Directions for this task:
From the top of the records below, return each line exactly, ending with the line that contains "function [4:0] bcd_add;".

Data supplied:
★ ★ ★ ★ ★

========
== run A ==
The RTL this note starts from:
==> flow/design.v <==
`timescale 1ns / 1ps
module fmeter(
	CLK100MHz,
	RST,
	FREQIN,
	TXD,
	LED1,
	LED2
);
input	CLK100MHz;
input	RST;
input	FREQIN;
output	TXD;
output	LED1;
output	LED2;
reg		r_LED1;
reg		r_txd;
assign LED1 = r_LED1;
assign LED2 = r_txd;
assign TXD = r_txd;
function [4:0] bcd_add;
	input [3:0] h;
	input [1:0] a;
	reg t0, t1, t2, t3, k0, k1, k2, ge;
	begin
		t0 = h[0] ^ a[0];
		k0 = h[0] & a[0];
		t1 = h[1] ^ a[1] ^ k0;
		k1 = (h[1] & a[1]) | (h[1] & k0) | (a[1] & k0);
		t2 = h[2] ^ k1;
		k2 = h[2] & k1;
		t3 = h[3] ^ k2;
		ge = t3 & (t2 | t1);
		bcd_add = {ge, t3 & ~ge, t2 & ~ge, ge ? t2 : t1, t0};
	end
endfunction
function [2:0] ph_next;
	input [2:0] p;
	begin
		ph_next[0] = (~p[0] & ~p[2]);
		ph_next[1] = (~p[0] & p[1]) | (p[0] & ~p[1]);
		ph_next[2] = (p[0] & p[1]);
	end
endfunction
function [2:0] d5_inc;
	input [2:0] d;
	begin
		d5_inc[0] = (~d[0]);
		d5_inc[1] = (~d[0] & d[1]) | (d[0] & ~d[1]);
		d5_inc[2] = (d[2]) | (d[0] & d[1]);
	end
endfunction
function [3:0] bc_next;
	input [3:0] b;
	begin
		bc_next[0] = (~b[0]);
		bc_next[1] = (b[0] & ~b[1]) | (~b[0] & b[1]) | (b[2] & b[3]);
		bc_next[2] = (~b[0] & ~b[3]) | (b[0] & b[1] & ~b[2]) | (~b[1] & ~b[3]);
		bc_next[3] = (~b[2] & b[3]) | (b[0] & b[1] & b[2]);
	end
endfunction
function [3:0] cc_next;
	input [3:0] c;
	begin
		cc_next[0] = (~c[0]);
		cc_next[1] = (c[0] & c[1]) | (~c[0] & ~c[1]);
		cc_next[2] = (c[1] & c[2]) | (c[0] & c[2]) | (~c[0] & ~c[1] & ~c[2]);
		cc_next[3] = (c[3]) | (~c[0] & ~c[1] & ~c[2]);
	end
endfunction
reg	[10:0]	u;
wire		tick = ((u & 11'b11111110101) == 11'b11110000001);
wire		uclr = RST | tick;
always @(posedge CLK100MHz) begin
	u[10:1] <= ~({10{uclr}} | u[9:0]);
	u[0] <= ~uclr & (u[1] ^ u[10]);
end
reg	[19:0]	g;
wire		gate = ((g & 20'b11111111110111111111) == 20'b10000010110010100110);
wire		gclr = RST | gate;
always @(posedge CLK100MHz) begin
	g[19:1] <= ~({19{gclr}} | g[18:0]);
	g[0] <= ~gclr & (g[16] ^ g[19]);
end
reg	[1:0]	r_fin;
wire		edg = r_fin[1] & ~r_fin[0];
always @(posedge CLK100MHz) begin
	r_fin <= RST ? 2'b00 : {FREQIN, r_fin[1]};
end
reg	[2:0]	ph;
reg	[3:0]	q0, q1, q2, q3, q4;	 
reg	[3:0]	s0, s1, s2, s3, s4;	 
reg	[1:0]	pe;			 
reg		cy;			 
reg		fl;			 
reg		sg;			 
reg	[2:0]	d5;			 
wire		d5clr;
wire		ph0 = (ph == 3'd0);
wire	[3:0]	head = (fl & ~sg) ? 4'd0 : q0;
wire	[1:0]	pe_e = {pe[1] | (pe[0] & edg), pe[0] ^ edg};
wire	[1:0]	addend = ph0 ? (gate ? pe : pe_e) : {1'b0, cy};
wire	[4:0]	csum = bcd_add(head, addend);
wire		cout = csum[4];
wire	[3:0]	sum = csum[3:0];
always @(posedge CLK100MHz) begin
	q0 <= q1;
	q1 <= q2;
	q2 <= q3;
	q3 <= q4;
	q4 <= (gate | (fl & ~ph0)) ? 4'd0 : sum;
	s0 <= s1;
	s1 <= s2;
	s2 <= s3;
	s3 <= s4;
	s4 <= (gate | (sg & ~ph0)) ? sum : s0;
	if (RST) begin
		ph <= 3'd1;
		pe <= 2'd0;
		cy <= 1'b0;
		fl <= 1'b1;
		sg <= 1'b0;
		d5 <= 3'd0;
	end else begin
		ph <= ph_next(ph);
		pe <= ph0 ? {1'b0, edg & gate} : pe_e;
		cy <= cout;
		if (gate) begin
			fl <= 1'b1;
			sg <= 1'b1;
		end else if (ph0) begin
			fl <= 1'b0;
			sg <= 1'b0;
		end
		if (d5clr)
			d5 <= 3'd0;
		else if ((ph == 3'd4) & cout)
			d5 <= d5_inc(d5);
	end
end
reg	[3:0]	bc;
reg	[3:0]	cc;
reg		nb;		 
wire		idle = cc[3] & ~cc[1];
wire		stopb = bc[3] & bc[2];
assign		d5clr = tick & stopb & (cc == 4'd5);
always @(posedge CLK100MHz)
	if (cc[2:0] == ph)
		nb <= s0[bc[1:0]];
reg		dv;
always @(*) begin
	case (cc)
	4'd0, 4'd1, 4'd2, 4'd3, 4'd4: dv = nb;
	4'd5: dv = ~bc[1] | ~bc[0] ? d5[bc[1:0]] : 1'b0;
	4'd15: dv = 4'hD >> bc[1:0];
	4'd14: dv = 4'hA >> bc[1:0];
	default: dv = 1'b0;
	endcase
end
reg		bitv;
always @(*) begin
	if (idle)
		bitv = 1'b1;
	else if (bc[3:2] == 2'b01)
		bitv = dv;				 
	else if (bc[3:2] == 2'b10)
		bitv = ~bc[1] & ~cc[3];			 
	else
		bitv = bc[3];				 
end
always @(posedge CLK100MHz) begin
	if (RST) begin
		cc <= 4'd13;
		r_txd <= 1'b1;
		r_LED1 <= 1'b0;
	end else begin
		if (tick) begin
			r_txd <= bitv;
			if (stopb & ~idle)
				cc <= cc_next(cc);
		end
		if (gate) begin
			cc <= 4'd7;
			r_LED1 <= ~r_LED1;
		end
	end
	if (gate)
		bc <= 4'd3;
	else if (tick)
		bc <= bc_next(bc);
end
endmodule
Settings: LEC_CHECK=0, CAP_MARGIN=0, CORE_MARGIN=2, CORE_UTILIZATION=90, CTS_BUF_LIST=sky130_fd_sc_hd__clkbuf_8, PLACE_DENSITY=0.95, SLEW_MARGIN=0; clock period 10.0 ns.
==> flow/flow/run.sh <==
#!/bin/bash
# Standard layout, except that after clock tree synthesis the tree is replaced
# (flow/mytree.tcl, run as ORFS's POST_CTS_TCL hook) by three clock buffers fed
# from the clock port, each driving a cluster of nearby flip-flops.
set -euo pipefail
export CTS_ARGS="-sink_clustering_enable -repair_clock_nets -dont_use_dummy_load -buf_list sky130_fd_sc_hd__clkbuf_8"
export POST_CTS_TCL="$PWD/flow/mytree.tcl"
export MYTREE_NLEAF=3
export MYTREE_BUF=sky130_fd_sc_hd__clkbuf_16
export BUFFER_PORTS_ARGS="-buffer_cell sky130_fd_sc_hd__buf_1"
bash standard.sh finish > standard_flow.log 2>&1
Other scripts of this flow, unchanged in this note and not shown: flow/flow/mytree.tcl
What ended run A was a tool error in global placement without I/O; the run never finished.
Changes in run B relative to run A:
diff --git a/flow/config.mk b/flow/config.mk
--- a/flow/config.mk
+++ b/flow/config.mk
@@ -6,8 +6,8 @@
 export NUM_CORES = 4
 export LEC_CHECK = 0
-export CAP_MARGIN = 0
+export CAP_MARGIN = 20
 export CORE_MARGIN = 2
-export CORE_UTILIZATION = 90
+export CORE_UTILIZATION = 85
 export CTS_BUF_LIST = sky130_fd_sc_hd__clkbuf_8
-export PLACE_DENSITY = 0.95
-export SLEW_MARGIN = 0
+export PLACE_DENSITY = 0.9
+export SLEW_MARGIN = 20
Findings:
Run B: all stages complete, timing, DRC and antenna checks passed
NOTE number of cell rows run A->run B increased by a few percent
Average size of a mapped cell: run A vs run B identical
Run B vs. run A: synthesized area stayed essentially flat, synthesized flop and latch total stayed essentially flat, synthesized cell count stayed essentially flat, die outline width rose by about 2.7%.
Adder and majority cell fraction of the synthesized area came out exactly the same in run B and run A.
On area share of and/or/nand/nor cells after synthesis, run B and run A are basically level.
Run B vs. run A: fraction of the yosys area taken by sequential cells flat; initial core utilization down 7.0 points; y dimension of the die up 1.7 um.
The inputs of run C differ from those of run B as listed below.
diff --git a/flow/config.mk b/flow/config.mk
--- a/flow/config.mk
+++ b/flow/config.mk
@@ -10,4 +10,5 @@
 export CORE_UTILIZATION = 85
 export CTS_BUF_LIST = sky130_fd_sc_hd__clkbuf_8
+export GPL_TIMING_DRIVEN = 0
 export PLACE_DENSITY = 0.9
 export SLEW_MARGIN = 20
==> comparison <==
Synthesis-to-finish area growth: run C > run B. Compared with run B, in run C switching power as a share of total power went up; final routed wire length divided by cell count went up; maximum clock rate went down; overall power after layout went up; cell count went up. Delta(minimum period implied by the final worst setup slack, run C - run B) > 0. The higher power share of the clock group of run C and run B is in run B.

★ ★ ★ ★ ★

Reply:
========
== run A ==
The RTL this note starts from:
==> flow/design.v <==
`timescale 1ns / 1ps
module fmeter(
	CLK100MHz,
	RST,
	FREQIN,
	TXD,
	LED1,
	LED2
);
input	CLK100MHz;
input	RST;
input	FREQIN;
output	TXD;
output	LED1;
output	LED2;
reg		r_LED1;
reg		r_txd;
assign LED1 = r_LED1;
assign LED2 = r_txd;
assign TXD = r_txd;
function [4:0] bcd_add;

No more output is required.